Kazuyoshi Watanabe; Kiyokuni Miura; Jun Natsume; Fumio Hayakawa; Sunao Furune; Akihisa Okumura

doi:10.1017/S0012162299000705

Abstract

Most neonatal seizures are occasional seizures and not true epilepsy. This study investigates seizure types of true neonatal epilepsies and their evolution with development. Seventy-five children with epilepsies of onset within 1 month of life, who were examined between 1970 and 1995, and whose seizure types could be confirmed with ictal EEG recordings, were studied. The patients were followed up for a minimum of 3 years and the evolution of epileptic syndromes was investigated. Sixty-three (84%) of 75 patients had partial seizures, while nine had generalized seizures, and only three had both generalized and partial seizures.
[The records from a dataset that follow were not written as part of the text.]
`src/rtl/red_pitaya_sweep_block.sv`:
```
// Triangular sweep generator with threshold-triggered hold.
// A signed phase accumulator ramps between minval and maxval; dat_o is its
// integer part. When the monitored input crosses the threshold the sweep
// freezes (HOLD) until it is re-armed by a strobe or by the hold timer.
module red_pitaya_sweep_block #(
    parameter int FRACBITS = 16,
    parameter int STEPBITS = 24,
    parameter int HOLDBITS = 32
) (
    input  logic               clk_i,
    input  logic               rstn_i,
    input  logic signed [13:0] dat_i,
    output logic signed [13:0] dat_o,
    input  logic [15:0]        addr,
    input  logic               wen,
    input  logic               ren,
    output logic               ack,
    output logic [31:0]        rdata,
    input  logic [31:0]        wdata
);

    localparam int ACCW = 14 + FRACBITS;

    localparam logic [15:0] ADDR_CFG    = 16'h0100;
    localparam logic [15:0] ADDR_MIN    = 16'h0104;
    localparam logic [15:0] ADDR_MAX    = 16'h0108;
    localparam logic [15:0] ADDR_STEP   = 16'h010C;
    localparam logic [15:0] ADDR_THR    = 16'h0110;
    localparam logic [15:0] ADDR_HOLD   = 16'h0114;
    localparam logic [15:0] ADDR_STATUS = 16'h0118;
    localparam logic [15:0] ADDR_TRIGC  = 16'h011C;

    typedef enum logic [1:0] {
        ST_IDLE = 2'd0,
        ST_UP   = 2'd1,
        ST_DOWN = 2'd2,
        ST_HOLD = 2'd3
    } state_t;

    // configuration
    logic                 cfg_en_r;
    logic                 cfg_pol_r;
    logic                 cfg_auto_r;
    logic                 rearm_r;
    logic signed [13:0]   min_r;
    logic signed [13:0]   max_r;
    logic signed [13:0]   thr_r;
    logic [STEPBITS-1:0]  step_r;
    logic [HOLDBITS-1:0]  hold_r;

    // sweep state
    state_t               state_r, state_s;
    logic                 dir_r, dir_s;
    logic signed [ACCW-1:0] acc_r, acc_s;
    logic [HOLDBITS-1:0]  hold_cnt_r, hold_cnt_s, hold_lim_s;
    logic                 hold_hit_s;
    logic [15:0]          trig_cnt_r, trig_cnt_s, trig_inc_s;

    // trigger pipeline
    logic signed [13:0]   d1_r, d2_r;
    logic                 trig_r, trig_s;

    // limit arithmetic, one bit wider than the accumulator so nothing wraps
    logic signed [13:0]   hi_lim_s;
    logic signed [ACCW:0] lo_s, hi_s, acc_ext_s, step_ext_s, sum_s, diff_s;

    // bus
    logic                 ack_r;
    logic [31:0]          rdata_r, rd_mux_s;

    assign dat_o = acc_r[ACCW-1:FRACBITS];
    assign ack   = ack_r;
    assign rdata = rdata_r;

    // Limit values, candidate accumulator updates and hold-timer compare.
    always_comb begin
        // an empty or inverted range collapses both limits onto minval
        hi_lim_s   = (max_r > min_r) ? max_r : min_r;
        lo_s       = {min_r[13], min_r, {FRACBITS{1'b0}}};
        hi_s       = {hi_lim_s[13], hi_lim_s, {FRACBITS{1'b0}}};
        acc_ext_s  = {acc_r[ACCW-1], acc_r};
        step_ext_s = {{(ACCW + 1 - STEPBITS){1'b0}}, step_r};
        sum_s      = acc_ext_s + step_ext_s;
        diff_s     = acc_ext_s - step_ext_s;
        // hold_cycles of 0 behaves like 1
        hold_lim_s = (hold_r == {HOLDBITS{1'b0}}) ? {HOLDBITS{1'b0}} : (hold_r - HOLDBITS'(1));
        hold_hit_s = cfg_auto_r && (hold_cnt_r == hold_lim_s);
        trig_inc_s = (trig_cnt_r == 16'hFFFF) ? trig_cnt_r : (trig_cnt_r + 16'd1);
    end

    // Threshold crossing detect on the two registered input samples.
    always_comb begin
        if (cfg_pol_r) begin
            trig_s = (d2_r > thr_r) && (d1_r <= thr_r);
        end else begin
            trig_s = (d2_r < thr_r) && (d1_r >= thr_r);
        end
    end

    // Sweep FSM next-state, accumulator and counters.
    always_comb begin
        state_s    = state_r;
        acc_s      = acc_r;
        dir_s      = dir_r;
        hold_cnt_s = hold_cnt_r;
        trig_cnt_s = trig_cnt_r;
        if (!cfg_en_r) begin
            state_s    = ST_IDLE;
            acc_s      = lo_s[ACCW-1:0];
            dir_s      = 1'b0;
            hold_cnt_s = {HOLDBITS{1'b0}};
            trig_cnt_s = 16'd0;
        end else begin
            case (state_r)
                ST_IDLE: begin
                    acc_s   = lo_s[ACCW-1:0];
                    dir_s   = 1'b0;
                    state_s = ST_UP;
                end
                ST_UP: begin
                    if (trig_r) begin
                        // trigger beats the limit: freeze, but remember the turnaround
                        state_s    = ST_HOLD;
                        hold_cnt_s = {HOLDBITS{1'b0}};
                        trig_cnt_s = trig_inc_s;
                        if (sum_s >= hi_s) begin
                            dir_s = 1'b1;
                        end else begin
                            dir_s = dir_r;
                        end
                    end else if (sum_s >= hi_s) begin
                        acc_s   = hi_s[ACCW-1:0];
                        dir_s   = 1'b1;
                        state_s = ST_DOWN;
                    end else begin
                        acc_s = sum_s[ACCW-1:0];
                    end
                end
                ST_DOWN: begin
                    if (trig_r) begin
                        state_s    = ST_HOLD;
                        hold_cnt_s = {HOLDBITS{1'b0}};
                        trig_cnt_s = trig_inc_s;
                        if (diff_s <= lo_s) begin
                            dir_s = 1'b0;
                        end else begin
                            dir_s = dir_r;
                        end
                    end else if (diff_s <= lo_s) begin
                        acc_s   = lo_s[ACCW-1:0];
                        dir_s   = 1'b0;
                        state_s = ST_UP;
                    end else begin
                        acc_s = diff_s[ACCW-1:0];
                    end
                end
                ST_HOLD: begin
                    hold_cnt_s = hold_cnt_r + HOLDBITS'(1);
                    if (rearm_r || hold_hit_s) begin
                        state_s = dir_r ? ST_DOWN : ST_UP;
                    end else begin
                        state_s = ST_HOLD;
                    end
                end
                default: begin
                    state_s = ST_IDLE;
                end
            endcase
        end
    end

    // Sweep state registers.
    always_ff @(posedge clk_i) begin
        if (!rstn_i) begin
            state_r    <= ST_IDLE;
            acc_r      <= {ACCW{1'b0}};
            dir_r      <= 1'b0;
            hold_cnt_r <= {HOLDBITS{1'b0}};
            trig_cnt_r <= 16'd0;
        end else begin
            state_r    <= state_s;
            acc_r      <= acc_s;
            dir_r      <= dir_s;
            hold_cnt_r <= hold_cnt_s;
            trig_cnt_r <= trig_cnt_s;
        end
    end

    // Input sample pipeline and registered trigger.
    always_ff @(posedge clk_i) begin
        if (!rstn_i) begin
            d1_r   <= 14'sd0;
            d2_r   <= 14'sd0;
            trig_r <= 1'b0;
        end else begin
            d1_r   <= dat_i;
            d2_r   <= d1_r;
            trig_r <= trig_s;
        end
    end

    // Configuration register writes and the one-cycle rearm strobe.
    always_ff @(posedge clk_i) begin
        if (!rstn_i) begin
            cfg_en_r   <= 1'b0;
            cfg_pol_r  <= 1'b0;
            cfg_auto_r <= 1'b0;
            rearm_r    <= 1'b0;
            min_r      <= 14'sd0;
            max_r      <= 14'sd0;
            thr_r      <= 14'sd0;
            step_r     <= {STEPBITS{1'b0}};
            hold_r     <= {HOLDBITS{1'b0}};
        end else begin
            rearm_r <= wen && (addr == ADDR_CFG) && wdata[3];
            if (wen) begin
                case (addr)
                    ADDR_CFG: begin
                        cfg_en_r   <= wdata[0];
                        cfg_pol_r  <= wdata[1];
                        cfg_auto_r <= wdata[2];
                    end
                    ADDR_MIN:  min_r  <= wdata[13:0];
                    ADDR_MAX:  max_r  <= wdata[13:0];
                    ADDR_STEP: step_r <= wdata[STEPBITS-1:0];
                    ADDR_THR:  thr_r  <= wdata[13:0];
                    ADDR_HOLD: hold_r <= wdata[HOLDBITS-1:0];
                    default: begin
                    end
                endcase
            end
        end
    end

    // Read data multiplexer; unmapped addresses read as zero.
    always_comb begin
        case (addr)
            ADDR_CFG:    rd_mux_s = {29'd0, cfg_auto_r, cfg_pol_r, cfg_en_r};
            ADDR_MIN:    rd_mux_s = {18'd0, min_r};
            ADDR_MAX:    rd_mux_s = {18'd0, max_r};
            ADDR_STEP:   rd_mux_s = 32'(step_r);
            ADDR_THR:    rd_mux_s = {18'd0, thr_r};
            ADDR_HOLD:   rd_mux_s = 32'(hold_r);
            ADDR_STATUS: rd_mux_s = {{2{dat_o[13]}}, dat_o, 13'd0, dir_r, state_r};
            ADDR_TRIGC:  rd_mux_s = {16'd0, trig_cnt_r};
            default:     rd_mux_s = 32'd0;
        endcase
    end

    // Bus acknowledge and read data, one cycle after the strobe.
    always_ff @(posedge clk_i) begin
        if (!rstn_i) begin
            ack_r   <= 1'b0;
            rdata_r <= 32'd0;
        end else begin
            ack_r   <= wen | ren;
            rdata_r <= ren ? rd_mux_s : 32'd0;
        end
    end

endmodule

```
Twenty-three of 24 neonates with benign familial or non-familial neonatal convulsions presented with partial seizures; these syndromes should not necessarily be categorized into generalized epilepsy as they are in the present International Classification. Age-dependent changes were a common feature of symptomatic neonatal epilepsies. Eighteen (41%) of 44 patients with symptomatic epilepsies of neonatal onset developed West syndrome in infancy. Fifteen (83%) of these 18 patients presented with symptomatic localization-related epilepsy in the neonatal period. In seven of these 15 patients, West syndrome was followed by localization-related epilepsy. Symptomatic localization-related epilepsy with transient West syndrome in infancy is another type of age-dependent epileptic syndrome.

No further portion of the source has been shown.